ホンダのミニバンという選択肢
【検証】ホンダがミニバンで求めたもの、成し遂げたこと
Styling
爽快なクルージング性能は低床・低重心スタイルから
 ミニバンといえども、高いレベルの走りは譲れない。本質的にはスポーツカーメーカーであるホンダのこだわりだが、それによって生み出されたのが、独自の低重心なスタイリングだ。全高が低いということはクルマ自体の操縦性はもとより、空力的にも有利で低燃費にもつながる、街なかでも駐車場を探しやすいなど、実用上のメリットも多いのだ。
 もちろん、かといってミニバンならではの充実した室内スペースを犠牲にするわけにはいかない。そこでホンダが発明したのが「低床設計」。つまり床の位置を低くすることで、低い車高でも十分な室内スペースを確保できる、というわけだ。
 そんなホンダのコンセプトをもっともよく具現化しているのが現行のオデッセイ。「ネクスト・プロポーション」を標榜するスタイルは一見、ステーションワゴンのように見えてしまうほど、そこにはかつてのボックスカーのイメージはまったくない。
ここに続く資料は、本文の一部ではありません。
==> try-xenon <==
==> flow/design.v (excerpt) <==
module cpu(clk,reset,s,load,in,out,N,V,Z,w);
  input clk, reset, s, load;
  input [15:0] in;
  output [15:0] out;
  output N, V, Z, w;
  wire [15:0] inst_reg_out;
  Load_enabled_register #(16) instruction_register(clk, load, in, inst_reg_out);
  wire [2:0] nsel, opcode, readnum, writenum;
  wire [1:0] op, ALUop, shift;
  wire [15:0] sximm5, sximm8;
  Inst_dec instruction_decoder(inst_reg_out, nsel, opcode, op, ALUop, sximm5, sximm8, shift, readnum, writenum);
  wire [1:0] vsel;
  wire loada, loadb, asel, bsel, loadc, loads, write; 
  Controller datapath_controller(clk, s, reset, opcode, op, w, loada, loadb, loadc, loads, asel, bsel, vsel, nsel, write);
  datapath DP(.clk(clk),  
                .readnum(readnum), .vsel(vsel), .loada(loada), .loadb(loadb),   
                .shift(shift), .asel(asel), .bsel(bsel), .ALUop(ALUop), .loadc(loadc), .loads(loads), .sximm5(sximm5),  
                .writenum(writenum), .write(write), .sximm8(sximm8), .mdata(16'b0), .PC(8'b0),  
                .status({V, N, Z}), .datapath_out(out)  
              );
endmodule
Settings: LEC_CHECK=0, ABC_AREA=0, CAP_MARGIN=20, CORE_MARGIN=2, CORE_UTILIZATION=68, CTS_CLUSTER_SIZE=20, GPL_TIMING_DRIVEN=1, MIN_ROUTING_LAYER=met1, PLACE_DENSITY_LB_ADDON=0.07, SETUP_SLACK_MARGIN=0.53, SLEW_MARGIN=20; clock period 3.19 ns.
run.sh (not shown) runs the stock make flow with config.mk's settings and CLKGATE_MAP_FILE=.
==> try-cedar (differences from try-xenon) <==
Settings changed: ABC_AREA 0 to 1, CORE_UTILIZATION 68 to 72, CTS_CLUSTER_SIZE 20 to not set, GPL_TIMING_DRIVEN 1 to not set, MIN_ROUTING_LAYER met1 to not set, PLACE_DENSITY_LB_ADDON 0.07 to not set, SETUP_SLACK_MARGIN 0.53 to not set.
==> flow/constraint.sdc (replaced) <==
create_clock -name core_clock -period 7.32 [get_ports {clk}]
set_input_delay 1.4640 -clock core_clock [delete_from_list [all_inputs] [get_ports {clk}]]
set_output_delay 1.4640 -clock core_clock [all_outputs]
set_load 0.01 [all_outputs]
==> try-pepper (differences from try-xenon) <==
Settings changed: CAP_MARGIN 20 to 40, CORE_ASPECT_RATIO set to 0.5, CORE_UTILIZATION 68 to 49, CTS_CLUSTER_DIAMETER set to 348, CTS_CLUSTER_SIZE 20 to 99, GPL_TIMING_DRIVEN 1 to 0, PLACE_DENSITY set to 0.38, PLACE_DENSITY_LB_ADDON 0.07 to not set, SETUP_SLACK_MARGIN 0.53 to not set, TNS_END_PERCENT set to 10.
==> flow/constraint.sdc (replaced) <==
create_clock -name core_clock -period 9.03 [get_ports {clk}]
set_input_delay 1.8060 -clock core_clock [delete_from_list [all_inputs] [get_ports {clk}]]
set_output_delay 1.8060 -clock core_clock [all_outputs]
set_load 0.01 [all_outputs]
==> try-garnet (differences from try-xenon) <==
Settings changed: ABC_AREA 0 to 1, CORE_UTILIZATION 68 to 72, CTS_CLUSTER_SIZE 20 to 93, GPL_TIMING_DRIVEN 1 to not set, MIN_ROUTING_LAYER met1 to not set, PLACE_DENSITY_LB_ADDON 0.07 to not set, SETUP_SLACK_MARGIN 0.53 to 1.06, TNS_END_PERCENT set to 20.
==> flow/constraint.sdc (replaced) <==
create_clock -name core_clock -period 4.35 [get_ports {clk}]
set_input_delay 0.8700 -clock core_clock [delete_from_list [all_inputs] [get_ports {clk}]]
set_output_delay 0.8700 -clock core_clock [all_outputs]
set_load 0.01 [all_outputs]
==> flow_summary.rst <==
Synthesis and place-and-route
=============================

.. list-table::
   :header-rows: 1

   * - Metric
     - Value
   * - Outcome
     - finished clean
   * - Cell Rows
     - 43
   * - Yosys synthesis chip area
     - 10,100 um2
   * - Standard cell area after detailed placement
     - 10,800 um2
   * - XOR/XNOR Fraction of Synth Area
     - 0.00608
   * - Post-CTS setup buffer count
     - 25
That was try-garnet.
==> flow_summary.rst <==
Physical design figures
=======================

.. list-table::
   :header-rows: 1

   * - Metric
     - Value
   * - Outcome
     - did not finish
   * - Halt Stage
     - global routing (5_1_grt)
   * - Tool error message
     - [ERROR DPL-0038] Utilization greater than 100%, impossible to legalize
   * - Post-CTS setup buffer count
     - 51
   * - Yosys synthesis chip area
     - 9980 um2
   * - Standard cell area after detailed placement
     - 12,000 um2
   * - XOR/XNOR Fraction of Synth Area
     - 0.0289
That was try-xenon.
==> flow_summary.rst <==
Synthesis and place-and-route
=============================

.. list-table::
   :header-rows: 1

   * - Metric
     - Value
   * - XOR/XNOR Fraction of Synth Area
     - 0.0289
   * - Standard cell area after detailed placement
     - 10,900 um2
   * - Cell Rows
     - 36
   * - Post-CTS setup buffer count
     - 0
   * - Outcome
     - finished clean
   * - Yosys synthesis chip area
     - 9980 um2
That was try-pepper.
==> flow_summary.rst <==
Synthesis and place-and-route
=============================

.. list-table::
   :header-rows: 1

   * - Metric
     - Value
   * - Outcome
     - finished clean
   * - Post-CTS setup buffer count
     - 0
   * - Area of the placeable core
     - 13,800 um2
   * - Switching fraction of total power
     - 0.296
   * - Finished layout cell area
     - 11,300 um2
   * - Standard cell area after detailed placement
     - 10,700 um2
   * - Total grt overflow
     - 0
That was try-cedar.

========
==> v37 <==
==> flow/design.v <==
module shifter(in, shift, out);
  input [15:0] in;
  input [1:0] shift;
  output reg [15:0] out;
  always @(*) begin
    case(shift)
      2'b00: out = in;   
      2'b01: out = in << 1;   
      2'b10: out = in >> 1;   
      2'b11: out = {in[15], in[15:1]};   
      default: out = {16{1'bx}};    
    endcase
  end
endmodule
module ALU(ain, bin, alu_op, out, status);
  input [15:0] ain, bin;
  input [1:0] alu_op;
  output [15:0] out;
  output [2:0] status;
  ALU_result result(ain, bin, alu_op, out);  
  ALU_status result_status(ain, bin, out, status);  
endmodule
module ALU_result(ain, bin, alu_op, out);
  input [15:0] ain, bin;
  input [1:0] alu_op;
  output reg [15:0] out;
  always @(*) begin
    case(alu_op)
      2'b00: out = ain + bin;   
      2'b01: out = ain - bin;   
      2'b10: out = ain & bin;   
      2'b11: out = ~bin;        
      default: out = {16{1'bx}};   
    endcase
  end
endmodule
module ALU_status(ain, bin, alu_result, status);
  input [15:0] ain, bin, alu_result;
  output [2:0] status;
  assign status = {ain[15] & bin[15] & ~alu_result[15],   
                   alu_result[15],         
                   alu_result == 16'b0};   
endmodule
module Load_enabled_register(clk, load, in, out);
  parameter width = 16;  
  input clk, load;
  input [width-1:0] in;
  output [width-1:0] out; 
  reg [width-1:0] out;  
  wire[width-1:0] next_out = load ? in : out;
  always @(posedge clk) begin
    out <= next_out;   
  end
endmodule
module Decoder(in, out);
  parameter in_width = 3;
  parameter out_width = 8;
  input [in_width-1:0] in;
  output [out_width-1:0] out;
  wire [out_width-1:0] out = 1 << in; 
endmodule
module MUX_2in_binary(in1, in0, select, out);
  parameter width = 16;   
  input [width-1:0] in1, in0;
  input select;
  output reg [width-1:0] out;
  always @(*) begin
    case(select)
      1'b0: out = in0;
      1'b1: out = in1;
      default: out = {width{1'bx}};   
    endcase
  end
endmodule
ODYSSEY オデッセイ ODYSSEY オデッセイ ODYSSEY オデッセイ
ODYSSEY
オデッセイ
 ホンダ・ミニバンを代表する低床・低重心、革新のプラットフォームを採用する現行オデッセイ。立体駐車場でも収まる1550mmの全高ながら、室内高は先代モデル以上を確保。低床設計は、お年寄りや子供にもよりよい乗降性を提供する。
STREAM
ストリーム
 いわゆるワゴン型ミニバンも、ホンダが先んじた。5ナンバーサイズのコンパクトボディに、大人もゆったりと座れる3列目シート。ライバルがまったくの同サイズ・同仕様で登場したのも、その優秀さを示すもの。スポーティな走りは優る。
ストリーム STREAM
エリシオン ELYSION
ELYSION
エリシオン
 ホンダ・ミニバンの最高峰であるエリシオンだが、豪華さだけでなく、燃費・環境性能にもこだわるのがホンダ流だ。搭載される3L/i-VTECエンジンは可変シリンダーシステム採用。クルージングなどでは片バンク3気筒のバルブ駆動を停止させる。
Packaging
独創的なパッケージングが生む優れたユーティリティ
 オデッセイ、ストリーム、エリシオンが走りと快適性にこだわった3台なら、あとの3車であるステップワゴン、エディックス、モビリオは、快適な実用性にこだわったミニバン。どれも、そのパッケージングはとても独創的なのだ。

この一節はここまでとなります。